Schwangere EU-Abgeordnete sollen Stimmrecht übertragen können
Im Europaparlament sollen schwangere Abgeordnete vor und nach der Geburt künftig ihr Stimmrecht auf eine Kollegin oder einen Kollegen übertragen können. Das Parlament beschloss mit großer Mehrheit eine Änderung der Stimmrechtsregeln, die in den drei Monaten vor und den sechs Monaten nach der Geburt gelten soll. Für Väter gilt die neue Regelung nicht.
Die deutsche SPD-Abgeordnete Delara Burkhardt ist im vergangenen Jahr Mutter geworden. »Während ich mich von der Geburt erholt und mich um mein Neugeborenes gekümmert habe, ging meine Stimme verloren«, sagte sie. »Das ist nicht nur unfair. Es ist undemokratisch.« Die neue Regelung bezeichnete sie als »längst überfälligen Fortschritt«.

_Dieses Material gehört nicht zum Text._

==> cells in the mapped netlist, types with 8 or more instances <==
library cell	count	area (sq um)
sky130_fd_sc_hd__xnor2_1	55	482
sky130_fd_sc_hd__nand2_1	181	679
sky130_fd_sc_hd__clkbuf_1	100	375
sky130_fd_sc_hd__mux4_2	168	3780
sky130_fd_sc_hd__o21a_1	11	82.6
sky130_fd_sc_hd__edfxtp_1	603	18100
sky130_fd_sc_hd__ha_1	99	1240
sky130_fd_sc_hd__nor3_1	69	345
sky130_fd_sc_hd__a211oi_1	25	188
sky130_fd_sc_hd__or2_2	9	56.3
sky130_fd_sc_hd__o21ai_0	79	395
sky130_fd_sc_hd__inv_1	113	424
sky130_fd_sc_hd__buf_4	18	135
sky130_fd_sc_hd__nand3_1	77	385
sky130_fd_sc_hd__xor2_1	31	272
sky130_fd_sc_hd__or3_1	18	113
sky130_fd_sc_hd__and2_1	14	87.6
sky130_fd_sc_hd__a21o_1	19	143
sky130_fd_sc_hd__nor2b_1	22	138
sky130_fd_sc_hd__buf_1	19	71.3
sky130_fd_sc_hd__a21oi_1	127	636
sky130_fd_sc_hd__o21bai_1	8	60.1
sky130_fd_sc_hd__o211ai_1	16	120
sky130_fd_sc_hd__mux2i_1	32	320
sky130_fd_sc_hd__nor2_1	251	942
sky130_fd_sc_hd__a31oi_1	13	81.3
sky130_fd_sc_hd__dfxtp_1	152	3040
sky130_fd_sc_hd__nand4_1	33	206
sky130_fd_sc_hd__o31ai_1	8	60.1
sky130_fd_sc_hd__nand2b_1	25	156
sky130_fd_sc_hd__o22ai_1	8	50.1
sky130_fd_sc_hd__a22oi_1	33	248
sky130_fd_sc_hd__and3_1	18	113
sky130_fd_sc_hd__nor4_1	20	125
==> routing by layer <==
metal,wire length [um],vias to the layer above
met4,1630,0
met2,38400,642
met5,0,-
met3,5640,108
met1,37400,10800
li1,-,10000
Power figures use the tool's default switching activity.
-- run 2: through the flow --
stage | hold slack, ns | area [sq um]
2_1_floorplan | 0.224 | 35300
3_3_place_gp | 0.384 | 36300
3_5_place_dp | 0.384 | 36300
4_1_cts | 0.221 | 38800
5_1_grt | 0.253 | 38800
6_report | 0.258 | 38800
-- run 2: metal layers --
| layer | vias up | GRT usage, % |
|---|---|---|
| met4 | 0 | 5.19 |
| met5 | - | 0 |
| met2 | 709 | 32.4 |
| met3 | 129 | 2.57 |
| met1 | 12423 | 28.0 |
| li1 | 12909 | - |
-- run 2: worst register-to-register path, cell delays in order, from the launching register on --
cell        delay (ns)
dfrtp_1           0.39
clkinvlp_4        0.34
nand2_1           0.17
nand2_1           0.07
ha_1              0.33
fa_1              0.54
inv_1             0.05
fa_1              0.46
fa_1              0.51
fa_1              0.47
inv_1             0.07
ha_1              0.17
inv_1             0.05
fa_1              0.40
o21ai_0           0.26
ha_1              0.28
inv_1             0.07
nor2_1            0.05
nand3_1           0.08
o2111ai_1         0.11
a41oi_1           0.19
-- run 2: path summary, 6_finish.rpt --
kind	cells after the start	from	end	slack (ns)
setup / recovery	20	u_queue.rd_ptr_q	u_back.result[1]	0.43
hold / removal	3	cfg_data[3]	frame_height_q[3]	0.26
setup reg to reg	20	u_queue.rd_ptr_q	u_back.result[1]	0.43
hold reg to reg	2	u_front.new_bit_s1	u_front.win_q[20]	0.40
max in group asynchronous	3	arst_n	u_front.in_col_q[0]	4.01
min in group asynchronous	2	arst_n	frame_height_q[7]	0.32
## src/rtl/lkv_pkg.sv

```systemverilog
// shared constants and types for the lru key-value cache
package lkv_pkg;

  localparam int ENTRIES    = 16;
  localparam int KEY_BITS   = 32;
  localparam int VALUE_BITS = 32;
  localparam int CAP_W      = 5;
  localparam int CAP_RESET  = 16;

  localparam int IDX_W = (ENTRIES > 1) ? $clog2(ENTRIES) : 1;
  localparam int CNT_W = $clog2(ENTRIES + 1);
  localparam int CMP_W = (CAP_W > CNT_W) ? CAP_W : CNT_W;

  typedef logic [KEY_BITS-1:0]   key_t;
  typedef logic [VALUE_BITS-1:0] val_t;
  typedef logic [IDX_W-1:0]      rank_t;
  typedef logic [IDX_W-1:0]      idx_t;
  typedef logic [CNT_W-1:0]      cnt_t;
  typedef logic [CAP_W-1:0]      cap_t;

  typedef enum logic {
    FUNC_GET = 1'b0,
    FUNC_PUT = 1'b1
  } func_e;

  typedef struct packed {
    logic hit;
    idx_t idx;
  } match_t;

  typedef struct packed {
    logic wr_key;
    logic wr_val;
    idx_t slot;
  } upd_t;

endpackage

```

## src/rtl/lkv_match.sv

```systemverilog
// parallel key compare across all entries with hit index encode
module lkv_match (
  input  logic [lkv_pkg::ENTRIES-1:0]              valid_i,
  input  lkv_pkg::key_t [lkv_pkg::ENTRIES-1:0]     keys_i,
  input  lkv_pkg::key_t                            key_i,
  output lkv_pkg::match_t                          match_o
);
  import lkv_pkg::*;

  logic [ENTRIES-1:0] hit_vec;

  // valid keys are unique, so at most one bit of hit_vec is set
  always_comb begin
    match_o = '0;
    for (int i = 0; i < ENTRIES; i++) begin
      hit_vec[i] = valid_i[i] && (keys_i[i] == key_i);
      if (hit_vec[i]) begin
        match_o.idx = match_o.idx | IDX_W'(i);
      end
    end
    match_o.hit = |hit_vec;
  end

endmodule

```

## src/rtl/lkv_repl.sv

```systemverilog
// recency rank update, victim choice and free slot choice
module lkv_repl (
  input  logic                                   req_vld_i,
  input  lkv_pkg::func_e                         func_i,
  input  lkv_pkg::match_t                        match_i,
  input  logic [lkv_pkg::ENTRIES-1:0]            valid_i,
  input  lkv_pkg::rank_t [lkv_pkg::ENTRIES-1:0]  ranks_i,
  input  lkv_pkg::cnt_t                          count_i,
  input  lkv_pkg::cap_t                          cap_i,
  output logic [lkv_pkg::ENTRIES-1:0]            valid_d_o,
  output lkv_pkg::rank_t [lkv_pkg::ENTRIES-1:0]  ranks_d_o,
  output lkv_pkg::cnt_t                          count_d_o,
  output lkv_pkg::upd_t                          upd_o
);
  import lkv_pkg::*;

  logic [CMP_W-1:0]   eff_cap;
  logic               evict;
  rank_t              hit_rank;
  rank_t              last_rank;
  logic [ENTRIES-1:0] victim_oh;
  logic [ENTRIES-1:0] kept;
  logic               free_ok;
  idx_t               free_slot;

  always_comb begin
    hit_rank  = ranks_i[match_i.idx];
    eff_cap   = (CMP_W'(cap_i) > CMP_W'(ENTRIES)) ? CMP_W'(ENTRIES) : CMP_W'(cap_i);
    if (eff_cap == '0) begin
      eff_cap = CMP_W'(1);
    end
    evict     = (CMP_W'(count_i) >= eff_cap);
    // valid ranks are always a permutation of 0 .. count-1
    last_rank = IDX_W'(count_i - CNT_W'(1));

    for (int i = 0; i < ENTRIES; i++) begin
      victim_oh[i] = evict && valid_i[i] && (ranks_i[i] == last_rank);
    end
    kept = valid_i & ~victim_oh;

    free_ok   = 1'b0;
    free_slot = '0;
    for (int i = ENTRIES - 1; i >= 0; i--) begin
      if (!kept[i]) begin
        free_ok   = 1'b1;
        free_slot = IDX_W'(i);
      end
    end

    valid_d_o = valid_i;
    ranks_d_o = ranks_i;
    count_d_o = count_i;
    upd_o     = '0;

    if (req_vld_i) begin
      if (match_i.hit) begin
        // hit: entries more recent than the hit age by one
        for (int i = 0; i < ENTRIES; i++) begin
          if (valid_i[i] && (ranks_i[i] < hit_rank)) begin
            ranks_d_o[i] = ranks_i[i] + 1'b1;
          end
        end
        ranks_d_o[match_i.idx] = '0;
        if (func_i == FUNC_PUT) begin
          upd_o.wr_val = 1'b1;
          upd_o.slot   = match_i.idx;
        end
      end else if (func_i == FUNC_PUT) begin
        // miss on put: evict if full, then insert as most recent
        valid_d_o = kept;
        count_d_o = count_i - CNT_W'(|victim_oh);
        for (int i = 0; i < ENTRIES; i++) begin
          if (victim_oh[i]) begin
            ranks_d_o[i] = '0;
          end
        end
        if (free_ok) begin
          for (int i = 0; i < ENTRIES; i++) begin
            if (kept[i]) begin
              ranks_d_o[i] = ranks_i[i] + 1'b1;
            end
          end
          ranks_d_o[free_slot] = '0;
          valid_d_o[free_slot] = 1'b1;
          count_d_o            = count_d_o + CNT_W'(1);
          upd_o.wr_key         = 1'b1;
          upd_o.wr_val         = 1'b1;
          upd_o.slot           = free_slot;
        end
      end
    end
  end

endmodule

```

## src/rtl/lru_key_value_cache_unit.sv

```systemverilog
// top level of the fully associative lru key-value cache
// One request (get or put) is taken in every clock cycle: busy_o stays low and
// start_i may be held high on consecutive cycles. A request is registered at the
// edge where it is taken and looked up against all entries in the next cycle,
// which also updates the recency ranks; a get's result is then registered, sits
// on done_o, found_o and read_value_o for one cycle only and cannot be stalled by
// the receiver. Puts give no result. A request sees every earlier request's
// effect. A miss returns found_o low and read_value_o zero. Capacity is loaded
// through cfg_we_i / cfg_wdata_i; the user must load it only while no request is
// in flight, which the block does not enforce. Values above 16 act as 16 and zero
// acts as 1. Reset empties the cache.
module lru_key_value_cache_unit (
  input  logic                                clk_i,
  input  logic                                rst_ni,
  input  logic                                start_i,
  output logic                                busy_o,
  input  logic                                func_i,
  input  logic signed [lkv_pkg::KEY_BITS-1:0]   key_i,
  input  logic signed [lkv_pkg::VALUE_BITS-1:0] value_i,
  input  logic                                cfg_we_i,
  input  logic [lkv_pkg::CAP_W-1:0]           cfg_wdata_i,
  output logic                                done_o,
  output logic                                found_o,
  output logic signed [lkv_pkg::VALUE_BITS-1:0] read_value_o
);
  import lkv_pkg::*;

  // request register
  logic  req_vld_q;
  func_e func_q;
  key_t  key_q;
  val_t  value_q;

  // cache state
  logic [ENTRIES-1:0]  valid_q, valid_d;
  rank_t [ENTRIES-1:0] ranks_q, ranks_d;
  cnt_t                count_q, count_d;
  cap_t                cap_q;
  key_t                keys_q [ENTRIES];
  val_t                vals_q [ENTRIES];
  key_t [ENTRIES-1:0]  keys_flat;

  // result register
  logic done_q;
  logic found_q;
  val_t read_value_q;

  match_t match;
  upd_t   upd;
  logic   accept;

  assign accept = start_i && !busy_o;
  assign busy_o = 1'b0;

  always_comb begin
    for (int i = 0; i < ENTRIES; i++) begin
      keys_flat[i] = keys_q[i];
    end
  end

  lkv_match u_match (
    .valid_i (valid_q),
    .keys_i  (keys_flat),
    .key_i   (key_q),
    .match_o (match)
  );

  lkv_repl u_repl (
    .req_vld_i (req_vld_q),
    .func_i    (func_q),
    .match_i   (match),
    .valid_i   (valid_q),
    .ranks_i   (ranks_q),
    .count_i   (count_q),
    .cap_i     (cap_q),
    .valid_d_o (valid_d),
    .ranks_d_o (ranks_d),
    .count_d_o (count_d),
    .upd_o     (upd)
  );

  always_ff @(posedge clk_i or negedge rst_ni) begin
    if (!rst_ni) begin
      req_vld_q <= 1'b0;
      done_q    <= 1'b0;
      valid_q   <= '0;
      ranks_q   <= '0;
      count_q   <= '0;
      cap_q     <= CAP_W'(CAP_RESET);
    end else begin
      req_vld_q <= accept;
      done_q    <= req_vld_q && (func_q == FUNC_GET);
      valid_q   <= valid_d;
      ranks_q   <= ranks_d;
      count_q   <= count_d;
      if (cfg_we_i) begin
        cap_q <= cfg_wdata_i;
      end
    end
  end

  always_ff @(posedge clk_i) begin
    if (accept) begin
      func_q  <= func_e'(func_i);
      key_q   <= key_t'(key_i);
      value_q <= val_t'(value_i);
    end
    if (upd.wr_key) begin
      keys_q[upd.slot] <= key_q;
    end
    if (upd.wr_val) begin
      vals_q[upd.slot] <= value_q;
    end
    if (req_vld_q) begin
      found_q      <= match.hit;
      read_value_q <= match.hit ? vals_q[match.idx] : '0;
    end
  end

  assign done_o       = done_q;
  assign found_o      = found_q;
  assign read_value_o = read_value_q;

endmodule

```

Parlamentspräsidentin Roberta Metsola erklärte, die Änderung sei »ein klares Signal an Frauen, die sich in Europa zur Wahl stellen wollen«. Der Rat der EU-Länder muss die Änderung noch absegnen, anschließend müssen alle 27 Mitgliedstaaten die Reform ratifizieren. Bis die neuen Regeln gelten, dürfte es also noch dauern.